Kata manat adalah isim ‘alam murtajal atau nama diri yang tidak pernah digunakan untuk yang lain kecuali nama diri. Kata ini terbentuk dari kata maniya yang tersusun dari huruf mim, nun, dan satu huruf illat asli yang memiliki makna ‘menentukan’ atau ‘menakdirkan’. Dari kata ini terbentuk kata maniy (منيّ) ‘sperma’ karena sperma menentukan sifat tubuh bayi yang akan dilahirkan. Kata bentukan lainnya adalah maniyyah (منيّة) yang bermakna ‘maut (kematian)’ karena kematian sudah ditentukan bagi semua makhluk. Oleh karena itu, para penyembahnya meyakini bahwa berhala inilah yang memberi mereka rezeki, menakdirkan sesuatu untuk mereka, atau menjadi penyebab dari rezeki yang mereka dapatkan atau takdir sesuatu untuk mereka.
Ibnu al-Kalbiy menyebutkan bahwa berhala paling kuno yang disembah masyarakat Arab jahiliah adalah Manat. Mereka dulu menamai anak mereka dengan Abd Manat atau Zaid Manat. Masyarakat Arab jahiliah memuliakan berhala ini dengan melakukan tawaf mengelilinginya dan memotong hewan kurban yang dipersembahkan baginya. Sebuah wilayah di dekat Kota Makkah dinamakan Mina karena ditentukan untuk menyembelih hewan kurban di wilayah ini ketika musim haji.
Pemujaan berhala di kalangan bangsa Arab jahiliah, menurut Philip K. Hitti tidak bisa dilepaskan dari pengaruh kebudayaan sebelumnya. Menurutnya, berhala Manat sudah muncul dalam tulisan Nabatea di al-Hijr. Manat diasosiasikan dengan Żū asy-Syarā atau Dushara, dewa utama bangsa Nabatea di Petra. Begitu juga dengan penyembahan terhadap Al-Lata yang bermakna ‘tuhan perempuan’. Berhala ini juga dikenal oleh bangsa Nabatea dengan sebutan Alilat. Ketika mendapat pengaruh dari Yunani, berhala ini diasosiasikan dengan Athena. Demikian juga, ketika mendapat pengaruh Romawi, berhala ini dianggap sejajar dengan Minerva.

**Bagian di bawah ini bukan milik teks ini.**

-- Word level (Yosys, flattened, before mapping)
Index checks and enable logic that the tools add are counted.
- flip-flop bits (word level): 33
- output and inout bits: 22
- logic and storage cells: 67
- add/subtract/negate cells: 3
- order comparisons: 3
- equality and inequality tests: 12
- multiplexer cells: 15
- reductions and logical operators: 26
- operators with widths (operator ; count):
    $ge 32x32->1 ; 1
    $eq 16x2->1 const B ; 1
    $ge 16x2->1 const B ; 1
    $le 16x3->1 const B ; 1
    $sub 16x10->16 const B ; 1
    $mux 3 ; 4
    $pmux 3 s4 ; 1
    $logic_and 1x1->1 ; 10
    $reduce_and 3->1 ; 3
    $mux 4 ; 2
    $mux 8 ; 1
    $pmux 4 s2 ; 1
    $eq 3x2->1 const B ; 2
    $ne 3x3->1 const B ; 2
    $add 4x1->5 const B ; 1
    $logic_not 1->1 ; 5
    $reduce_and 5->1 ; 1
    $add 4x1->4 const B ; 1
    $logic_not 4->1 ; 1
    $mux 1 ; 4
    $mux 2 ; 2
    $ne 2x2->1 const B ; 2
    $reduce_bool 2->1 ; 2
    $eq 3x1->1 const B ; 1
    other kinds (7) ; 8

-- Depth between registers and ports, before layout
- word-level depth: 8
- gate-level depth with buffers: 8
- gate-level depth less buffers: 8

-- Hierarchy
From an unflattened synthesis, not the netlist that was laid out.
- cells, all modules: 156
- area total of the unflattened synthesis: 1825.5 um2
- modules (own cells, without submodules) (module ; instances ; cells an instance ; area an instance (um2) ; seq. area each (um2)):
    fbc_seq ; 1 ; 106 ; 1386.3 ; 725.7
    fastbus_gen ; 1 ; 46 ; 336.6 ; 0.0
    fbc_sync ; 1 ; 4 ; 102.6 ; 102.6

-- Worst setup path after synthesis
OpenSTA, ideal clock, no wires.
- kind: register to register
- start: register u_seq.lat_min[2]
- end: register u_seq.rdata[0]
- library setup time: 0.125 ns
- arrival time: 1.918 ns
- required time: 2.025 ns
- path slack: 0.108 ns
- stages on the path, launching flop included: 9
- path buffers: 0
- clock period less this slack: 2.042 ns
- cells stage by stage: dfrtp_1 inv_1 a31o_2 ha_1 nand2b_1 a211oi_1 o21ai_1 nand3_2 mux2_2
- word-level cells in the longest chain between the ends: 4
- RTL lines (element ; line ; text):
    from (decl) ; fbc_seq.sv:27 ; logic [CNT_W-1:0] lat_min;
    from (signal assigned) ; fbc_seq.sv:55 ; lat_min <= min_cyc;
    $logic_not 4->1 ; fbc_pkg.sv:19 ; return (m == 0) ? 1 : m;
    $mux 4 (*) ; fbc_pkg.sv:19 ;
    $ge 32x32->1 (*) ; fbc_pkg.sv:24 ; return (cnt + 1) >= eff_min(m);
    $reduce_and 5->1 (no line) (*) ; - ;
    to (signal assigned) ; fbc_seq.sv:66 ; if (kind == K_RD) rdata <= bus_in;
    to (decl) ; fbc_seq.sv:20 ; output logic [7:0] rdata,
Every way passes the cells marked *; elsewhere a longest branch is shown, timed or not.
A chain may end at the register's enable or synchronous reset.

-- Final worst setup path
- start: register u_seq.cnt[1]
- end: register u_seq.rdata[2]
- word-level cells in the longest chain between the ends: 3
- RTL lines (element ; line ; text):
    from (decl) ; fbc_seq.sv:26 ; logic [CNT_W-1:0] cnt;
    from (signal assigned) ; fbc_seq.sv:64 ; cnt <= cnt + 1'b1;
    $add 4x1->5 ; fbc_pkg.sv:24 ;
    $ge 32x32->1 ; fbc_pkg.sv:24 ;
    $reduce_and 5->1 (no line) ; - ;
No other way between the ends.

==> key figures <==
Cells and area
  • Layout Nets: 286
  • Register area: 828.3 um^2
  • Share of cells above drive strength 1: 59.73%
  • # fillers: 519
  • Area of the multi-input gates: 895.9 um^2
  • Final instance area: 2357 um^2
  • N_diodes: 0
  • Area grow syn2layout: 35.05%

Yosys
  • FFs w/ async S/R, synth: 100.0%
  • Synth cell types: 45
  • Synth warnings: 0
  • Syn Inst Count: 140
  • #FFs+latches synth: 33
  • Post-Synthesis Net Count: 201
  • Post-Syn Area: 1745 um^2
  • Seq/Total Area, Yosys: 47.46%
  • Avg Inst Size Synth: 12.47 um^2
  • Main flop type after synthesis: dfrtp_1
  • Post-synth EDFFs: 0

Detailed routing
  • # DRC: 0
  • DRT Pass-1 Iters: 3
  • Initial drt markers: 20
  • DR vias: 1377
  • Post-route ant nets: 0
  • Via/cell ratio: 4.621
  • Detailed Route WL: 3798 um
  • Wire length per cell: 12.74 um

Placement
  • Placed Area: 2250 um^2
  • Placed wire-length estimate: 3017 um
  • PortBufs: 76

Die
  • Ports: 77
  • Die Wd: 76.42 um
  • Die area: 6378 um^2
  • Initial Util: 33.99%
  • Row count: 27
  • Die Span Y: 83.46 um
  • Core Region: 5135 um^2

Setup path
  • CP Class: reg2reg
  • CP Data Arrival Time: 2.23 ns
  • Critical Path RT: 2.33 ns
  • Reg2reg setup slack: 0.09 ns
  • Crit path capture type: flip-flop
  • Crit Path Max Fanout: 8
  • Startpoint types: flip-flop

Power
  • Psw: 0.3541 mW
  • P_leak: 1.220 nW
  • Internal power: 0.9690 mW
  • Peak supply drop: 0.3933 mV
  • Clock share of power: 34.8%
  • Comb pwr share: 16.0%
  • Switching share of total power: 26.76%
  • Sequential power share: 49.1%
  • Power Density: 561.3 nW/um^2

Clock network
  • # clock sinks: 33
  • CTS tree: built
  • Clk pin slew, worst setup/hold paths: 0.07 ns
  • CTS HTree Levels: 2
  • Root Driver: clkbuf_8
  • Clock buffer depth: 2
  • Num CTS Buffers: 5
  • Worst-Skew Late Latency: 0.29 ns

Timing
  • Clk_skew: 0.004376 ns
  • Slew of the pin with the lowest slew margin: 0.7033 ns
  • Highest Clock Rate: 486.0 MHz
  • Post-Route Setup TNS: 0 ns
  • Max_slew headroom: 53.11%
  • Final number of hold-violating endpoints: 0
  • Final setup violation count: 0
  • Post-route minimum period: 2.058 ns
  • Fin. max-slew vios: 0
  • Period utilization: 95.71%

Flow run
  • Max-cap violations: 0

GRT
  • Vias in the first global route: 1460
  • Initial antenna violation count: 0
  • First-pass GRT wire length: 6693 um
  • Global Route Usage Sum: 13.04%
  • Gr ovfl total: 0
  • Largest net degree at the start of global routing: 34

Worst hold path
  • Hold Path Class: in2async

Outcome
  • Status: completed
==> config.mk <==
export PLATFORM = sky130hd
export DESIGN_NAME = irq_fiq_ctrl
export DESIGN_NICKNAME = d
export VERILOG_FILES = /design/src/rtl/irqf_pkg.sv /design/src/rtl/irqf_enable_bank.sv /design/src/rtl/irqf_soft_src.sv /design/src/rtl/irqf_out_stage.sv /design/src/rtl/irqf_read_mux.sv /design/src/rtl/irq_fiq_ctrl.sv
export SDC_FILE = /design/constraint.sdc
export NUM_CORES = 1
export LEC_CHECK = 0
export BUFFER_PORTS_ARGS = -buffer_cell sky130_fd_sc_hd__clkbuf_2
export CAP_MARGIN = 40
export CORE_ASPECT_RATIO = 1.25
export CORE_MARGIN = 5
export CORE_UTILIZATION = 30
export DETAILED_ROUTE_END_ITERATION = 10
export PLACE_DENSITY = 0.47
export SLEW_MARGIN = 10
export SYNTH_ARGS = -nofsm -noshare
export SYNTH_HDL_FRONTEND = slang
export SYNTH_HIERARCHICAL = 1
export SYNTH_SLANG_ARGS = --single-unit
==> constraint.sdc <==
create_clock -name clk -period 1.26 [get_ports clk]
set_input_delay 0 -clock clk [delete_from_list [all_inputs] [get_ports clk]]
set_output_delay 0 -clock clk [all_outputs]
set_load 0.05 [all_outputs]
==> src/rtl/irqf_pkg.sv <==
// Shared constants for the dual-output interrupt controller.
// Assumes: word indices are small integers compared against ADDR_W-wide fields.
package irqf_pkg;
    localparam int NUM_CH      = 2;   // channel 0 = normal request, 1 = fast request
    localparam int CH_STRIDE   = 8;   // word distance between the two channel groups
    localparam int OFS_MASKED  = 0;   // per-channel: masked status
    localparam int OFS_RAW     = 1;   // per-channel: raw level
    localparam int OFS_EN_SET  = 2;   // per-channel: enable set / enable readback
    localparam int OFS_EN_CLR  = 3;   // per-channel: enable clear (write only)
    localparam int IDX_SOFT_ON  = 4;  // soft request set / level bit 0 readback
    localparam int IDX_SOFT_OFF = 5;  // soft request clear (write only)

    // Word index of a channel register.
    function automatic int ch_index(input int ch, input int ofs);
        return ch * CH_STRIDE + ofs;
    endfunction
endpackage

==> src/rtl/irqf_enable_bank.sv <==
// Write-one-to-set / write-one-to-clear enable mask for one request channel.
// Assumes: set and clear strobes are never both high (different word indices).
module irqf_enable_bank #(
    parameter int N_SRC = 32
) (
    input  logic             clk,
    input  logic             rst_n,
    input  logic             set_stb,
    input  logic             clr_stb,
    input  logic [N_SRC-1:0] wbits,
    output logic [N_SRC-1:0] en_q
);
    // Mask register: ones in wbits set or clear bits, zeros keep them.
    always_ff @(posedge clk) begin
        if (!rst_n) begin
            en_q <= '0;
        end else if (set_stb) begin
            en_q <= en_q | wbits;
        end else if (clr_stb) begin
            en_q <= en_q & ~wbits;
        end
    end
endmodule

==> src/rtl/irqf_soft_src.sv <==
// One-bit software request that is ORed into source 0.
// Assumes: on and off strobes are never both high.
module irqf_soft_src (
    input  logic clk,
    input  logic rst_n,
    input  logic on_stb,
    input  logic off_stb,
    input  logic wbit0,
    output logic soft_q
);
    // Soft request flag: only a write with data bit 0 set acts.
    always_ff @(posedge clk) begin
        if (!rst_n) begin
            soft_q <= 1'b0;
        end else if (on_stb && wbit0) begin
            soft_q <= 1'b1;
        end else if (off_stb && wbit0) begin
            soft_q <= 1'b0;
        end
    end
endmodule

==> src/rtl/irqf_out_stage.sv <==
// Registered request line: high when any enabled source is active.
// Assumes: level and mask are stable at the clock edge.
module irqf_out_stage #(
    parameter int N_SRC = 32
) (
    input  logic             clk,
    input  logic             rst_n,
    input  logic [N_SRC-1:0] level,
    input  logic [N_SRC-1:0] mask,
    output logic             req_q
);
    logic any_hit;

    // Reduction of the masked level vector.
    always_comb any_hit = |(level & mask);

    // Output flop: one cycle from level or mask change to the pin.
    always_ff @(posedge clk) begin
        if (!rst_n) req_q <= 1'b0;
        else        req_q <= any_hit;
    end
endmodule

==> src/rtl/irqf_read_mux.sv <==
// Combinational read decode: value for a word index and whether it is defined.
// Assumes: N_SRC <= DATA_W; write-only indices are defined but read as zero.
module irqf_read_mux #(
    parameter int N_SRC  = 32,
    parameter int DATA_W = 32,
    parameter int ADDR_W = 6
) (
    input  logic [ADDR_W-1:0]                      idx,
    input  logic [N_SRC-1:0]                       level,
    input  logic [irqf_pkg::NUM_CH-1:0][N_SRC-1:0] en,
    output logic [DATA_W-1:0]                      value,
    output logic                                   defined
);
    import irqf_pkg::*;

    // Select the read value for the addressed register.
    always_comb begin
        value   = '0;
        defined = 1'b0;
        for (int ch = 0; ch < NUM_CH; ch++) begin
            if (idx == ADDR_W'(ch_index(ch, OFS_MASKED))) begin
                value[N_SRC-1:0] = level & en[ch];
                defined          = 1'b1;
            end
            if (idx == ADDR_W'(ch_index(ch, OFS_RAW))) begin
                value[N_SRC-1:0] = level;
                defined          = 1'b1;
            end
            if (idx == ADDR_W'(ch_index(ch, OFS_EN_SET))) begin
                value[N_SRC-1:0] = en[ch];
                defined          = 1'b1;
            end
            if (idx == ADDR_W'(ch_index(ch, OFS_EN_CLR))) begin
                defined = 1'b1;
            end
        end
        if (idx == ADDR_W'(IDX_SOFT_ON)) begin
            value[0] = level[0];
            defined  = 1'b1;
        end
        if (idx == ADDR_W'(IDX_SOFT_OFF)) begin
            defined = 1'b1;
        end
    end
endmodule

==> src/rtl/irq_fiq_ctrl.sv <==
// Dual-output level interrupt controller: two enable masks over one level
// vector, a soft request on source 0, a registered read port and an error
// pulse for undefined word indices.
// Assumes: requests last one cycle; req_word is already a word index.
module irq_fiq_ctrl #(
    parameter int N_SRC  = 32,
    parameter int DATA_W = 32,
    parameter int ADDR_W = 6
) (
    input  logic              clk,
    input  logic              rst_n,
    input  logic [N_SRC-1:0]  src_level,
    input  logic              req_valid,
    input  logic              req_write,
    input  logic [ADDR_W-1:0] req_word,
    input  logic [DATA_W-1:0] req_wdata,
    output logic [DATA_W-1:0] rd_data,
    output logic              bad_access,
    output logic              irq_out,
    output logic              fiq_out
);
    import irqf_pkg::*;

    localparam int CH_IRQ = 0;
    localparam int CH_FIQ = 1;

    logic                          wr_stb;
    logic                          rd_stb;
    logic                          soft_q;
    logic [N_SRC-1:0]              level_w;
    logic [NUM_CH-1:0][N_SRC-1:0]  en_q;
    logic [NUM_CH-1:0]             req_q;
    logic [DATA_W-1:0]             rd_value;
    logic                          idx_defined;
    logic [N_SRC-1:0]              irq_en_q;
    logic [N_SRC-1:0]              fiq_en_q;

    // Request qualifiers.
    always_comb begin
        wr_stb = req_valid && req_write;
        rd_stb = req_valid && !req_write;
    end

    // Level vector: hardware inputs with the soft request folded into bit 0.
    always_comb begin
        level_w    = src_level;
        level_w[0] = src_level[0] | soft_q;
    end

    irqf_soft_src u_soft (
        .clk     (clk),
        .rst_n   (rst_n),
        .on_stb  (wr_stb && (req_word == ADDR_W'(IDX_SOFT_ON))),
        .off_stb (wr_stb && (req_word == ADDR_W'(IDX_SOFT_OFF))),
        .wbit0   (req_wdata[0]),
        .soft_q  (soft_q)
    );

    // One mask bank and one output stage per request channel.
    for (genvar ch = 0; ch < NUM_CH; ch++) begin : g_ch
        irqf_enable_bank #(.N_SRC(N_SRC)) u_bank (
            .clk     (clk),
            .rst_n   (rst_n),
            .set_stb (wr_stb && (req_word == ADDR_W'(ch_index(ch, OFS_EN_SET)))),
            .clr_stb (wr_stb && (req_word == ADDR_W'(ch_index(ch, OFS_EN_CLR)))),
            .wbits   (req_wdata[N_SRC-1:0]),
            .en_q    (en_q[ch])
        );

        irqf_out_stage #(.N_SRC(N_SRC)) u_out (
            .clk   (clk),
            .rst_n (rst_n),
            .level (level_w),
            .mask  (en_q[ch]),
            .req_q (req_q[ch])
        );
    end

    irqf_read_mux #(.N_SRC(N_SRC), .DATA_W(DATA_W), .ADDR_W(ADDR_W)) u_rmux (
        .idx     (req_word),
        .level   (level_w),
        .en      (en_q),
        .value   (rd_value),
        .defined (idx_defined)
    );

    // Named views of the masks for the checker.
    always_comb begin
        irq_en_q = en_q[CH_IRQ];
        fiq_en_q = en_q[CH_FIQ];
        irq_out  = req_q[CH_IRQ];
        fiq_out  = req_q[CH_FIQ];
    end

    // Read data register: loads on a read, holds otherwise.
    always_ff @(posedge clk) begin
        if (!rst_n)      rd_data <= '0;
        else if (rd_stb) rd_data <= rd_value;
    end

    // Error pulse: any request to an undefined index.
    always_ff @(posedge clk) begin
        if (!rst_n) bad_access <= 1'b0;
        else        bad_access <= req_valid && !idx_defined;
    end
endmodule

==> metrics <==
outcome complete, but fails checks; failing checks negative setup slack; combinational share of power 0.123; Crit Reg-Reg Startpoint u_soft/soft_q; synth cell count leaders nand2_1 (131), dfxtp_1 (100), and3_1 (67); Crit Path Max Fanout 5; CTS H-Tree Depth 3; vias per inst 5.47; die height 161 microns; CP max stage delay 380 ps; wire length after detailed routing 21700 microns; area of the die 0.0210 sq mm; Peak VDD IR 767 uV; flops & latches, synth 100; number of flops mapped to enable cells by yosys 0; number of CTS-inserted buffers 9; Setup WS pre-CTS -428 ps; most frequent cell after synthesis nand2_1; shortest period the worst path allows 1400 ps; Min Hold Slack 10.6 ps; power density over the cells 892 mW/mm^2; cell internal power dissipation 5010 uW; vias in the first global route 5464; Clk Latency, worst-skew pair 350 ps; Detailed Routing Iterations Pass 1 5; final standard cell utilization of the core 0.420; final-layout fill cell count 1839; Min-Delay Path Depth 3; sequence of cells on the critical path or2_4 -> a22oi_2 -> nand4_1 -> o41a_1; final critical-path share of the clock period 1.11; fraction of layout cells with a size suffix above 1 0.315; Worst Max-Slew Pin Slew 353 ps; share of synthesized area occupied by flip-flops and latches 0.367; row count 55; distinct cell type count of the synthesized netlist 37; max-capacitance violation count 0; worst hold path type in2reg; floorplan die width 131 microns; startpoint type of the worst setup path flip-flop; clock power share 0.404; capture point of the worst reg-to-reg path g_ch[1].u_out/req_q; max frequency 715 MHz; critical path class reg2reg; net load switching power 1730 uW; master of the slowest instance on the critical path o41a_1; number of setup violations in the final report 32; final slew viol count 0; Clock Sinks 100; starting utilization of the core area 0.303; net switching fraction of the power 0.256; number of violations reported at the end of detailed-routing iteration 0 517; most area-hungry cell type in the Yosys netlist dfxtp_1; Top Ports 109; Routed WL per cell 20.5 microns; Syn Area/Cell 8.38 sq um; clk slew on worst S/H paths 70 ps; final hold viol count 0; final cell count without fillers 1057; number of antenna violations at the first check in global routing 0; maximum root-to-sink buffer count 2; CTS tree done; Placer Congestion 0.876; flop-to-flop setup slack -140 ps; Clock Tree Root clkbuf_16; area share of the largest cell type after synthesis 0.367; Hold Crit Start req_wdata[30]; leakage 0.00312 uW; Required @ worst endpoint 1480 ps; Cell Area, Placed 0.00670 sq mm; relative slew slack 0.764; diodes inserted 0; global router's overall resource usage 0.201; Clock Skews 13.5 ps; count of synthesis-stage warnings from yosys 6; post-detailed-route count of antenna-violating nets 0; largest net degree at the start of global routing 82; Layout area overhead 38.6%; net count after synthesis 724; nets 902; number of cells after detailed placement 1015; total via count in the routed design 5780; post-route standard cell area excluding fillers 0.00755 sq mm; post-detail-place hpwl 15100 microns; final worst setup slack -138 ps; number of buffer cells added on primary ports 108; commonest register cell after synthesis dfxtp_1; CP Capture Type flip-flop; ranking of synthesized cells by area dfxtp_1 (37%), a31o_1 (10%), nand2_1 (9.0%), and3_1 (7.7%), o22ai_1 (7.1%); Arr. time, crit path 1620 ps; RSZ-0062 raised after global routing true; # DRC 0; cells after synthesis 650; first-pass GRT wire length 32700 microns; Cell Area, Synth 0.00545 sq mm; post-synthesis async set-or-reset flop share 0; part of the total power dissipated in sequential elements 0.472; number of cells on the worst reg-to-reg path 4; overflow left after global routing 0; placeable core region 0.0180 sq mm
## stage by stage
| step | setup TNS (ps) | total power (uW) |
|---|---|---|
| final | -1580 | 6730 |
| after detailed placement | -31090 | 3960 |
| after floorplan | -2550 | 3630 |
| after global placement | -28050 | 3950 |
| after global routing | -3570 | 6960 |
| after CTS | -338 | 6750 |
## repair_timing
item / in CTS / in global routing
gates cloned: 2 / 1
endpoints found under the hold margin: 53 / 0
pin swaps: 8 / 20
buffers inserted: 1 / 0
resized for setup: 12 / 33
setup endpoints to repair: 11 / 92
hold buffers: 26 / 0
## power by group through the flow
| stage | registers [uW] | logic, uW | clock network (uW) |
|---|---|---|---|
| after CTS | 3180 | 793 | 2780 |
| after floorplan | 3280 | 357 | 0 |
| after global placement | 3250 | 703 | 0 |
| after global routing | 3180 | 889 | 2890 |
| final | 3180 | 831 | 2720 |
| after detailed placement | 3250 | 711 | 0 |
## cell type report
cell class / count / area (sq um) / share of cell area
inverter: 1 / 3.75 / 0.000497
tap: 228 / 285 / 0.0378
clock buffer: 9 / 225 / 0.0298
clock inverter: 3 / 42.5 / 0.00563
multi-input combinational: 491 / 3260 / 0.431
sequential: 100 / 2000 / 0.265
timing repair buffer: 225 / 1730 / 0.230
## cells by family (layout without fill, tap and decap cells)
| kind of cell | after synthesis | in the layout | share of synthesized area |
|---|---|---|---|
| AO/OA/AOI/OAI | 196 | 196 | 0.260 |
| buffers and inverters | 59 | 238 | 0.0785 |
| flip-flops | 100 | 100 | 0.367 |
| multiplexers | 32 | 32 | 0.0588 |
| AND/OR/NAND/NOR | 263 | 263 | 0.235 |
## per-layer routing
layer | wire, microns | up-vias | track usage | share of wire
li1 | - | 2775 | - | -
met1 | 9760 | 2789 | 0.273 | 0.45
met2 | 10400 | 192 | 0.329 | 0.48
met3 | 1060 | 24 | 0.0250 | 0.049
met4 | 516 | 0 | 0.0645 | 0.024
met5 | 0 | - | 0 | 0
## worst max path at each step
stage / end / slack [ps] / start / depth (start not counted)
2_1_floorplan: rd_data[16] / -90 / req_word[5] / 7
3_5_place_dp: rd_data[8] / -430 / req_word[5] / 8
4_1_cts: g_ch[1].u_out/req_q / -90 / u_soft/soft_q / 4
5_1_grt: rd_data[13] / -160 / req_word[2] / 10
3_3_place_gp: rd_data[12] / -400 / req_word[5] / 8
6_report: g_ch[1].u_out/req_q / -140 / u_soft/soft_q / 4
## worst max-delay path: cells and delay by family (launching register included)
family	cells	cell delay, ps
AO/OA/AOI/OAI	2	550
AND/OR/NAND/NOR	2	390
flip-flops	1	320
## placed cells by master (no fill, tap or decap), types with 3 or more instances in the layout
master / instances
a21oi_1: 14
a21oi_2: 13
a21oi_4: 3
a22oi_1: 24
a22oi_2: 9
a31o_1: 63
and3_1: 66
buf_12: 13
buf_4: 74
buf_6: 3
clkbuf_16: 10
clkbuf_2: 105
dfxtp_1: 99
dlygate4sd3_1: 26
mux2i_1: 32
nand2_1: 131
nand4_1: 9
nor2_1: 33
nor3_1: 3
o22ai_1: 53
o22ai_2: 10
(Power assumes the default switching activity.)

Sedangkan al-Uzza yang menurut Hitti bermakna ‘yang paling agung’ diwujudkan dalam bentuk patung obeliks atau tiang batu berdampingan dengan obeliks Manat atau Dushara di Kota Petra. Dalam peradaban Yunani, al-Uzza dikenal dengan nama Aphrodite. Adapun peradaban Romawi menyebutnya dengan Venus, bintang pagi.
Kata Manat hanya sekali disebut dalam Al-Qur’an, yaitu surah an-Najm/53: 20. Terdapat perbedaan ulama qiraat dalam membaca kata. Imam Ibnu Kaṡīr membacanya manā’ata (مناءة) dengan menambahkan hamzah berfathah setelah alif dengan tetap membaca nun dengan mad ‘panjang’. Sedangkan imam qiraat lainnya membacanya manāta (مناة) dengan tanpa menambahkan hamzah. Ketika waqaf pada kata manāt, jumhur ulama membacanya dengan ta mengikuti rasm penulisannya. Mereka menganggap huruf ta di sana sebagai bagian dari kata, bukan sebagai tanda kata benda perempuan (mu’annaṡ), sebagaimana huruf ta pada kata al-Lāta. Akan tetapi, al-Kisai, Ibnu kasir dan Ibnu Muhaisin waqaf dengan huruf ha pada kata tersebut. Mereka beralasan bahwa kata manat adalah isim alam (kata benda nama diri) yang tidak menerima hukum sharf dan merupakan kata benda perempuan.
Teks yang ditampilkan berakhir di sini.